Fiber VSP interrogator 134 may be used to emit light pulses into
the fiber optic cable 106 and translate the backscattered light
pulses to digital information, which may be read by information
handling system 120. In examples, information handling system 120
may communicate with DAS system 104 and act as a data processing
system that analyzes measured and/or collected information. This
processing may occur at surface 122 in real-time. Alternatively,
the processing may occur at surface 122 and/or at another
location.
[0022] It should be noted that information handling system 120 may
be connected to DAS system 104. Without limitation, information
handling system 120 may be a hard connection or a wireless
connection 138. Information handling system 120 may record and/or
process measurements from DAS system 104 individually and/or at the
same time.
[0023] Seismic system 136 may include a seismic source 142. As
illustrated, a vehicle 140 may house the seismic source 142.
Seismic source 142 may be used to propagate seismic waves into
subterranean formations 118. Without limitations, seismic source
142 may be a compressional source or a shear source. In examples,
seismic source 142 may a truck-mounted seismic vibrator. However,
without limitation, seismic source 142 may also include an air gun,
an explosive device, a vibroseis, and/or the like. Seismic source
142 may include a baseplate 144 that may be lowered so as to be in
contact with the ground. Vibrations of controlled and varying
frequency may be imparted to the ground through baseplate 144. When
the survey is completed, baseplate 144 may be raised, which may
allow so seismic source 142 and vehicle 140 to move to another
location.
[0024] During measurement operations, information handling system
120 may take into account reflected seismic waves 116 to produce a
VSP. In one example, the seismic refraction data may be processed
into a near-surface velocity model. Information handling system 120
may update the near-surface velocity model for seismic tomographic
reconstruction (i.e., either travel time or waveform data).
Further, information handling system 120 may update the travel time
used for travel time tomographic reconstruction of the near-surface
velocity model. This information may be used for reservoir
monitoring over any length of time.
[0025] As discussed above, DAS technology may suffer from a
fundamental problem arising out of positional uncertainty of DAS
channels. DAS channels are defined as regularly spaced physical
locations along the length of a fiber optic cable (e.g., DAS fiber)
at which seismic measurements are made. The distance between each
DAS channel is governed by the sampling rate of the optical
receiver that is used to convert the analogue backscattered light
signal into an electrical, digital data stream. The assumed
position of each DAS channel is based on the arrival time of the
backscattered light which in turn assumes a certain propagation
velocity of the emitted light pulse in fiber optic cable 106.
However, small deviations of the assumed propagation velocity, e.g.
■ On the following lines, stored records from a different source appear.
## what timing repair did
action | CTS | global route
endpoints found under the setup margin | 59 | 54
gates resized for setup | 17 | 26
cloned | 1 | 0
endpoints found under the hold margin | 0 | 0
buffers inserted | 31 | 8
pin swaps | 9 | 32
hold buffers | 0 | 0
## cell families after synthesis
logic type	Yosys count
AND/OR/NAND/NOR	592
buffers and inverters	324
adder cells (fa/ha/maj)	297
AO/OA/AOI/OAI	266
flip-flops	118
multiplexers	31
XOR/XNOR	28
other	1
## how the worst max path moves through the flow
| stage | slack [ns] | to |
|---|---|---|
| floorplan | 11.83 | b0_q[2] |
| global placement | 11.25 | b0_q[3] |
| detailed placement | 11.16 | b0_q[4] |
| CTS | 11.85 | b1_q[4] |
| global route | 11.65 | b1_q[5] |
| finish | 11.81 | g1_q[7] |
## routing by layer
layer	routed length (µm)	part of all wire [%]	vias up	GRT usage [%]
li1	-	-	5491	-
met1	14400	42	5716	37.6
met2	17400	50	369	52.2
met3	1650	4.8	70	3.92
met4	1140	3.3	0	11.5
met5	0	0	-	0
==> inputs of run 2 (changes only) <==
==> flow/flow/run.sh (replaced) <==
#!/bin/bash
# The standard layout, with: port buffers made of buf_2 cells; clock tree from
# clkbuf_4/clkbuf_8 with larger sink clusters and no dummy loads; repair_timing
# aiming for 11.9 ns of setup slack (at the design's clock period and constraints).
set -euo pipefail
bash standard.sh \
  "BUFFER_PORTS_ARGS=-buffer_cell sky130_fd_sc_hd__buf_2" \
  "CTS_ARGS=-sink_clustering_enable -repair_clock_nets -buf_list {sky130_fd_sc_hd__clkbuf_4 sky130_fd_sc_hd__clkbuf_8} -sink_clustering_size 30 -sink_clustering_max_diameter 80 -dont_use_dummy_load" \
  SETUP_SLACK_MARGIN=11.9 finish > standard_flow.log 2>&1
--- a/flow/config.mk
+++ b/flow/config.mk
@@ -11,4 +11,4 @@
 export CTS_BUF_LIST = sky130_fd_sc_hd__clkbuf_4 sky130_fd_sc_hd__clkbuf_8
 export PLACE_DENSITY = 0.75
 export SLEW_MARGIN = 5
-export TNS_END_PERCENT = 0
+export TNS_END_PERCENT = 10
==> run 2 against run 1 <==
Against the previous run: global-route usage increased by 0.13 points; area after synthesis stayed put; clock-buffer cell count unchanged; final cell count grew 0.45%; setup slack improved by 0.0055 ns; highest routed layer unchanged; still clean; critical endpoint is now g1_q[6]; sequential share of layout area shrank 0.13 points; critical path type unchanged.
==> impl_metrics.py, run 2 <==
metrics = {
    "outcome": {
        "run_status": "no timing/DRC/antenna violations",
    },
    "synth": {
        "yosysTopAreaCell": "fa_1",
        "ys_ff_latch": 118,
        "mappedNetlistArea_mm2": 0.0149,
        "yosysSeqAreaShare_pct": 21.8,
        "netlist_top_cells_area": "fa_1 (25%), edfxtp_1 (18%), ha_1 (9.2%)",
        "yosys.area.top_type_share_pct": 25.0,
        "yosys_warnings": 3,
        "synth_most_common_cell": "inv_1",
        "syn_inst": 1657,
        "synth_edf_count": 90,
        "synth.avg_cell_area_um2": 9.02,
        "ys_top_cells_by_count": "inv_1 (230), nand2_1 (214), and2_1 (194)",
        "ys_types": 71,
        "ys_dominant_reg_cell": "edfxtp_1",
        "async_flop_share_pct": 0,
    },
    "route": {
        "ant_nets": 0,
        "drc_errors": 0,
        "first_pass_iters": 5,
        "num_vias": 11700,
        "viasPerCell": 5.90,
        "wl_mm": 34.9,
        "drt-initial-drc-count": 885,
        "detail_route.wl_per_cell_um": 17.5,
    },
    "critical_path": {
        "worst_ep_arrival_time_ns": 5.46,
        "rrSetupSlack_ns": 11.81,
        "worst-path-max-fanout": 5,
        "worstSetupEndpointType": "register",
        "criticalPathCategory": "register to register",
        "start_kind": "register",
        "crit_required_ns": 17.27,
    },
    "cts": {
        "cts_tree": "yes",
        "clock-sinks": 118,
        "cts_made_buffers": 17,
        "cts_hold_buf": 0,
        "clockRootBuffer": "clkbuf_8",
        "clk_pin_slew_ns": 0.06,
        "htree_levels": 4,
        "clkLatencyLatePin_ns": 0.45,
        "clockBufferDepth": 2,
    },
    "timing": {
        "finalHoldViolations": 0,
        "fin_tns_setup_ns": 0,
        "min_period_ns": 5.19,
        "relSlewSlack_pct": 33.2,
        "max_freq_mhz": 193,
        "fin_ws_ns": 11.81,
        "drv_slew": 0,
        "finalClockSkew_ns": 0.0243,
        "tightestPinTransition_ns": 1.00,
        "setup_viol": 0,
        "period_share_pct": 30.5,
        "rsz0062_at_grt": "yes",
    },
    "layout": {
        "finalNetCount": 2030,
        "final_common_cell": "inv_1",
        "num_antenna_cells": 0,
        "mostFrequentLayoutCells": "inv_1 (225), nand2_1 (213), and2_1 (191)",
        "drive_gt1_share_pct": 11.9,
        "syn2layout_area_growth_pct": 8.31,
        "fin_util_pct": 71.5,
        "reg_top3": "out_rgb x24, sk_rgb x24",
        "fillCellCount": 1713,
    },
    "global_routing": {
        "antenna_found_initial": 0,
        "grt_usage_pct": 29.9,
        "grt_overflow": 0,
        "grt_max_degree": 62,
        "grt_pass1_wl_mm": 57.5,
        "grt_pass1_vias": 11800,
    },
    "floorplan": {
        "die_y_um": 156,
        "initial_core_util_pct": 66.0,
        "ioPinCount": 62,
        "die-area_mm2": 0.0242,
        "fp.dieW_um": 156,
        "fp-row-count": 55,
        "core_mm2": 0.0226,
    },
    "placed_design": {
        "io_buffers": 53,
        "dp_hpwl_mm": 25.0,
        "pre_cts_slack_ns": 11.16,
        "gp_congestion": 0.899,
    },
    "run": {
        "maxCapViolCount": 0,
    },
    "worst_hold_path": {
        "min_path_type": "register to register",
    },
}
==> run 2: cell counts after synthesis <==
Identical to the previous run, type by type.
due to temperature fluctuations in the wellbore as well as other
environmental effects may lead to subtle DAS channel spacing
mismatches which accumulate over depth. Moreover, the nominal
length of the surface fiber cable--defined as the length of fiber
optic cable 106 between the Fiber VSP interrogator 134 and the
wellhead fiber outlet--is usually not known precisely, causing a
static depth offset between the assumed and true location of the
recorded DAS channels. Additionally, fiber overstuffing which is
done to prevent damage to fiber optic cable 106 during deployment
in the well may further increase the overall positional uncertainty
of the recorded DAS data. In order to mitigate the positional
uncertainty of DAS channels, a methodology is discussed below to
invert picked travel times of the direct wave recorded on a DAS VSP
data set to simultaneously obtain the DAS channel locations and
anisotropic velocities of a 3D layered model. It should be noted
that the direct waves are compressional P waves that reach the DAS
fiber and are recorded at a DAS channel from the source without
reflecting off any seismic reflector. The DAS channel location
inversion may be constrained by a measured well trajectory (e.g.,
from a well deviation survey) and may potentially reduce
uncertainties from the range of tens of meters to a few meters
around a true location.
[0026] Without limitation, inversions may take into account travel
times. There are many well-known methods for picking the travel
times (first breaks) of the direct wave. A first breaks refer to
the arrival of the first P wave energy arrival at the DAS channels.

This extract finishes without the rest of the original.